His first essay considers the development or rather alteration in the philosophy of being extending from ancient Greek times into the modern era: animism, and the remarkable instance of thinking of life as at one time the natural mode of being followed by the idea that death is the natural mode instead or that life is a preparation for it. Dualism is considered as the fundamental barrier underlying the comprehension of life although idealism leads to problems no less troubling than say materialism or mechanism.

In the second essay he looks at the fundamental aspects of philosophical Darwinism with its final application of mechanism to the biological realm which for so long eluded the mechanists. Descartes started the trend with his machine-like approach to animals. The third essay considers the meaning of metabolism using James Jeans's, God as a mathematician quote to initiate the discussion. He notes that a living being is one that is never the same from one moment to the next "perpetual self-renewal through process". As another reviewer mentioned his fourth essay "To Move and to Feel: on the animal soul" is probably the most illuminating in the book. He considers what differs from animal to plant i.e. motility, perception and emotion. the ability to move using the evidence of perception leads to the idea of freedom, however how emotion is related to the above is less obvious althgough Jonas makes it so by simply stating that movement in pursuit or flight must necessarily lead to emotion because of its satisfaction or lack thereof. Plants possess immediacy in life between environment and the organism; animals are more separated than this being required to treat the environment as different from them to some degree at least.
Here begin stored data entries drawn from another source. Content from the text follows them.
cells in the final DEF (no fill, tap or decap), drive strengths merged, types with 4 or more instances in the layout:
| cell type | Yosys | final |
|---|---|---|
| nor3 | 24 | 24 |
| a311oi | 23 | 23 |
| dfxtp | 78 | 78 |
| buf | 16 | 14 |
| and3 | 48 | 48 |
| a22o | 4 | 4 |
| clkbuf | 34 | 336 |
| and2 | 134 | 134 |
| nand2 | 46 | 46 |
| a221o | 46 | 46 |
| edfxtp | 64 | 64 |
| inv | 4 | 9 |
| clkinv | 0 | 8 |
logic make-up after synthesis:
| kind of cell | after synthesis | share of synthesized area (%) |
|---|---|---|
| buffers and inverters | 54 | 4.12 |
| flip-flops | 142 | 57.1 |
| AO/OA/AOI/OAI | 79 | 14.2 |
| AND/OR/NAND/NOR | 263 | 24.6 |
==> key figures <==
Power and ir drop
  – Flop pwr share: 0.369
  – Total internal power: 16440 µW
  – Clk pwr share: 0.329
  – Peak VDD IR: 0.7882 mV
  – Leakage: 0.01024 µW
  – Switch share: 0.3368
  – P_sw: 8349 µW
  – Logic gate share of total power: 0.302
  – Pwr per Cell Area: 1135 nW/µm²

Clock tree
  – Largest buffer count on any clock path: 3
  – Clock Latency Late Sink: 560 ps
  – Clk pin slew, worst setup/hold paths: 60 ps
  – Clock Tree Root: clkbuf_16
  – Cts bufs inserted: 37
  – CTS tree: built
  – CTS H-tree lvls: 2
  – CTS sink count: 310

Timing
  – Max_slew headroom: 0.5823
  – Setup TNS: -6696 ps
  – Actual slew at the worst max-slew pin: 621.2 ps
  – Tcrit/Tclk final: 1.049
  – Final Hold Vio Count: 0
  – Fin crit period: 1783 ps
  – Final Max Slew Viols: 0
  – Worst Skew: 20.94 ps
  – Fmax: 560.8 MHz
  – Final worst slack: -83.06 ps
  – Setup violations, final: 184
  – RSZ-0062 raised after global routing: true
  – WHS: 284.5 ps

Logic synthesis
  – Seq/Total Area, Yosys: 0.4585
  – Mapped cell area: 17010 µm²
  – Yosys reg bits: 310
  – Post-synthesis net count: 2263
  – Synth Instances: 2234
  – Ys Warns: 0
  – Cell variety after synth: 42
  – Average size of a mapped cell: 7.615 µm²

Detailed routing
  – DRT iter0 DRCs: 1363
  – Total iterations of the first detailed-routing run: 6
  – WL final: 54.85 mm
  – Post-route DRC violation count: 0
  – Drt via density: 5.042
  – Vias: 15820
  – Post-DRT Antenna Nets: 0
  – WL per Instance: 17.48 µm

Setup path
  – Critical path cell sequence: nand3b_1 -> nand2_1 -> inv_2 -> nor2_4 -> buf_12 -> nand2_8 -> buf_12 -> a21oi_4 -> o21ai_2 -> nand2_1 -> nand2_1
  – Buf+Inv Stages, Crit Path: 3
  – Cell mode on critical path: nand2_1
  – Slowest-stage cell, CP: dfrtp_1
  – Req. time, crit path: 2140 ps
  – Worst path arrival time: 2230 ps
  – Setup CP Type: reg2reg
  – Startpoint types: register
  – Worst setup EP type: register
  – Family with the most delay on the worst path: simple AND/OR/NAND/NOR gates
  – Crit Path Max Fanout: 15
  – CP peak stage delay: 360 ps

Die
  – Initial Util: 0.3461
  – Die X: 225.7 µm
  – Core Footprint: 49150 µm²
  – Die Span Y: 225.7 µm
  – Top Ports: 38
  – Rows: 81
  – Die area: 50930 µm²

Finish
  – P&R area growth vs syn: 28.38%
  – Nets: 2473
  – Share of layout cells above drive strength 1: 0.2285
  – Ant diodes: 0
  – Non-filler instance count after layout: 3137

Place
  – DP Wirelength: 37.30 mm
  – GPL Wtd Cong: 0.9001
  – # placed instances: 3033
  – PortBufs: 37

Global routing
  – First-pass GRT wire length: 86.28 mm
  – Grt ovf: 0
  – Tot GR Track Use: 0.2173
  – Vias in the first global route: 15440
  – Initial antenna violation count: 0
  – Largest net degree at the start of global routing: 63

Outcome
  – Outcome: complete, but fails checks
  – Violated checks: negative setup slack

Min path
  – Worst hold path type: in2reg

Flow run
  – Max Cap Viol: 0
===== src/rtl/l2_burst_adapter.sv =====
// Converts single-line L2 fill/writeback requests into s_line/s_burst memory beats.
// L2 holds l2_read/l2_write until the one-cycle l2_resp; memory moves one beat on
// every cycle pmem_resp is high while pmem_read/pmem_write is asserted.
module l2_burst_adapter #(
  parameter int s_line  = l2_burst_adapter_pkg::s_line,
  parameter int s_burst = l2_burst_adapter_pkg::s_burst
) (
  input  logic                            clk,
  input  logic                            rst,
  input  logic                            l2_read,
  input  logic                            l2_write,
  input  logic [31:0]                     l2_address,
  input  logic [s_line-1:0]               line_i,
  output logic [s_line-1:0]               line_o,
  output logic                            l2_resp,
  output logic                            pmem_read,
  output logic                            pmem_write,
  output logic [31:0]                     pmem_address,
  input  logic [s_burst-1:0]              pmem_rdata,
  output logic [s_burst-1:0]              pmem_wdata,
  input  logic                            pmem_resp,
  output l2_burst_adapter_pkg::l2_state_e dbg_state,
  output logic [((s_line / s_burst) > 1 ? $clog2(s_line / s_burst) : 1)-1:0] dbg_cnt
);
  import l2_burst_adapter_pkg::*;

  localparam int n_beats = s_line / s_burst;
  localparam int cnt_w   = (n_beats > 1) ? $clog2(n_beats) : 1;
  localparam logic [cnt_w-1:0] last_beat = cnt_w'(n_beats - 1);

  l2_state_e         state;
  l2_state_e         state_nxt;
  logic [cnt_w-1:0]  cnt;
  logic [31:0]       addr_q;
  logic [s_line-1:0] wr_line;
  logic [s_line-1:0] rd_line;
  logic              beat_done;
  logic              last_hit;
  logic              unused_addr_bits;

  // Line addresses are 32-byte aligned, so the byte offset never reaches memory.
  assign unused_addr_bits = ^l2_address[4:0];

  assign beat_done = pmem_resp && (state == ST_READ || state == ST_WRITE);
  assign last_hit  = beat_done && (cnt == last_beat);

  always_ff @(posedge clk or negedge rst) begin
    if (!rst) begin
      state <= ST_IDLE;
    end else begin
      state <= state_nxt;
    end
  end

  always_comb begin
    state_nxt = state;
    case (state)
      ST_IDLE: begin
        if (l2_write) begin
          state_nxt = ST_WRITE;
        end else if (l2_read) begin
          state_nxt = ST_READ;
        end
      end
      ST_READ, ST_WRITE: begin
        if (last_hit) begin
          state_nxt = ST_DONE;
        end
      end
      ST_DONE: state_nxt = ST_IDLE;
      default: state_nxt = ST_IDLE;
    endcase
  end

  always_comb begin
    pmem_read  = 1'b0;
    pmem_write = 1'b0;
    l2_resp    = 1'b0;
    case (state)
      ST_READ:  pmem_read  = 1'b1;
      ST_WRITE: pmem_write = 1'b1;
      ST_DONE:  l2_resp    = 1'b1;
      default: ;
    endcase
  end

  // Separate write and fill buffers keep line_o stable across writebacks.
  always_ff @(posedge clk or negedge rst) begin
    if (!rst) begin
      cnt     <= '0;
      addr_q  <= '0;
      wr_line <= '0;
      rd_line <= '0;
    end else begin
      if (state == ST_IDLE && (l2_write || l2_read)) begin
        addr_q <= {l2_address[31:5], 5'b0};
        cnt    <= '0;
        if (l2_write) begin
          wr_line <= line_i;
        end
      end
      if (beat_done) begin
        if (state == ST_READ) begin
          rd_line[s_burst*cnt +: s_burst] <= pmem_rdata;
        end
        cnt <= last_hit ? '0 : cnt + 1'b1;
      end
    end
  end

  assign pmem_address = addr_q;
  assign pmem_wdata   = wr_line[s_burst*cnt +: s_burst];
  assign line_o       = rd_line;
  assign dbg_state    = state;
  assign dbg_cnt      = cnt;

endmodule
$ cat config.mk
export PLATFORM = sky130hd
export DESIGN_NAME = thc_tx_sched
export DESIGN_NICKNAME = d
export VERILOG_FILES = /design/src/rtl/thc_tx_sched.sv
export SDC_FILE = /design/constraint.sdc
export NUM_CORES = 1
export LEC_CHECK = 0
export CAP_MARGIN = 20
export CORE_MARGIN = 3
export CORE_UTILIZATION = 40
export CTS_CLUSTER_DIAMETER = 40
export DETAILED_ROUTE_END_ITERATION = 10
export PLACE_DENSITY = 0.77
export SLEW_MARGIN = 10
export SYNTH_ARGS = -nofsm -noshare
export SYNTH_HDL_FRONTEND = slang
export SYNTH_SLANG_ARGS = --single-unit
export TNS_END_PERCENT = 20
$ cat constraint.sdc
create_clock -name clk -period 1.9 [get_ports clk]
set_input_delay 0.285 -clock clk [delete_from_list [all_inputs] [get_ports clk]]
set_output_delay 0.285 -clock clk [all_outputs]
set_load 0.02 [all_outputs]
Next, he analyses the ideas of cybernetics and some differences between machines and organisms noting that machines act by feedback mechanisms whereas an organism is "concerned in existing", this applies also to society where the cybernetic idea of information is empty. In the sixth essay he looks at perception through the senses: sight, hearing and touch in the main and how and why they vary in importance to man. He alludes as to why and how concepts such as space and time arise through the function of the senses themselves rather than being free constructions of the mind. This leads directly into the seventh essay on the difference between man and animal i.e. through the concept of image making rather than language or symbols. Again, as a previous reviewer notes, the later essays lack in depth, once he enters the realm of theology Jonas tends to outline his own beliefs rather than analysing them in depth as was done in his earlier essays; again the relationship between Gnosticism and modern thought bears fruit in contrast to the writing on Heidegger and theology.

All together a brilliant style with difficult writing. In contrast to the usual length of time needed to read a book this took considerably longer just to comprehend. Well worth getting, superb at times, original at others.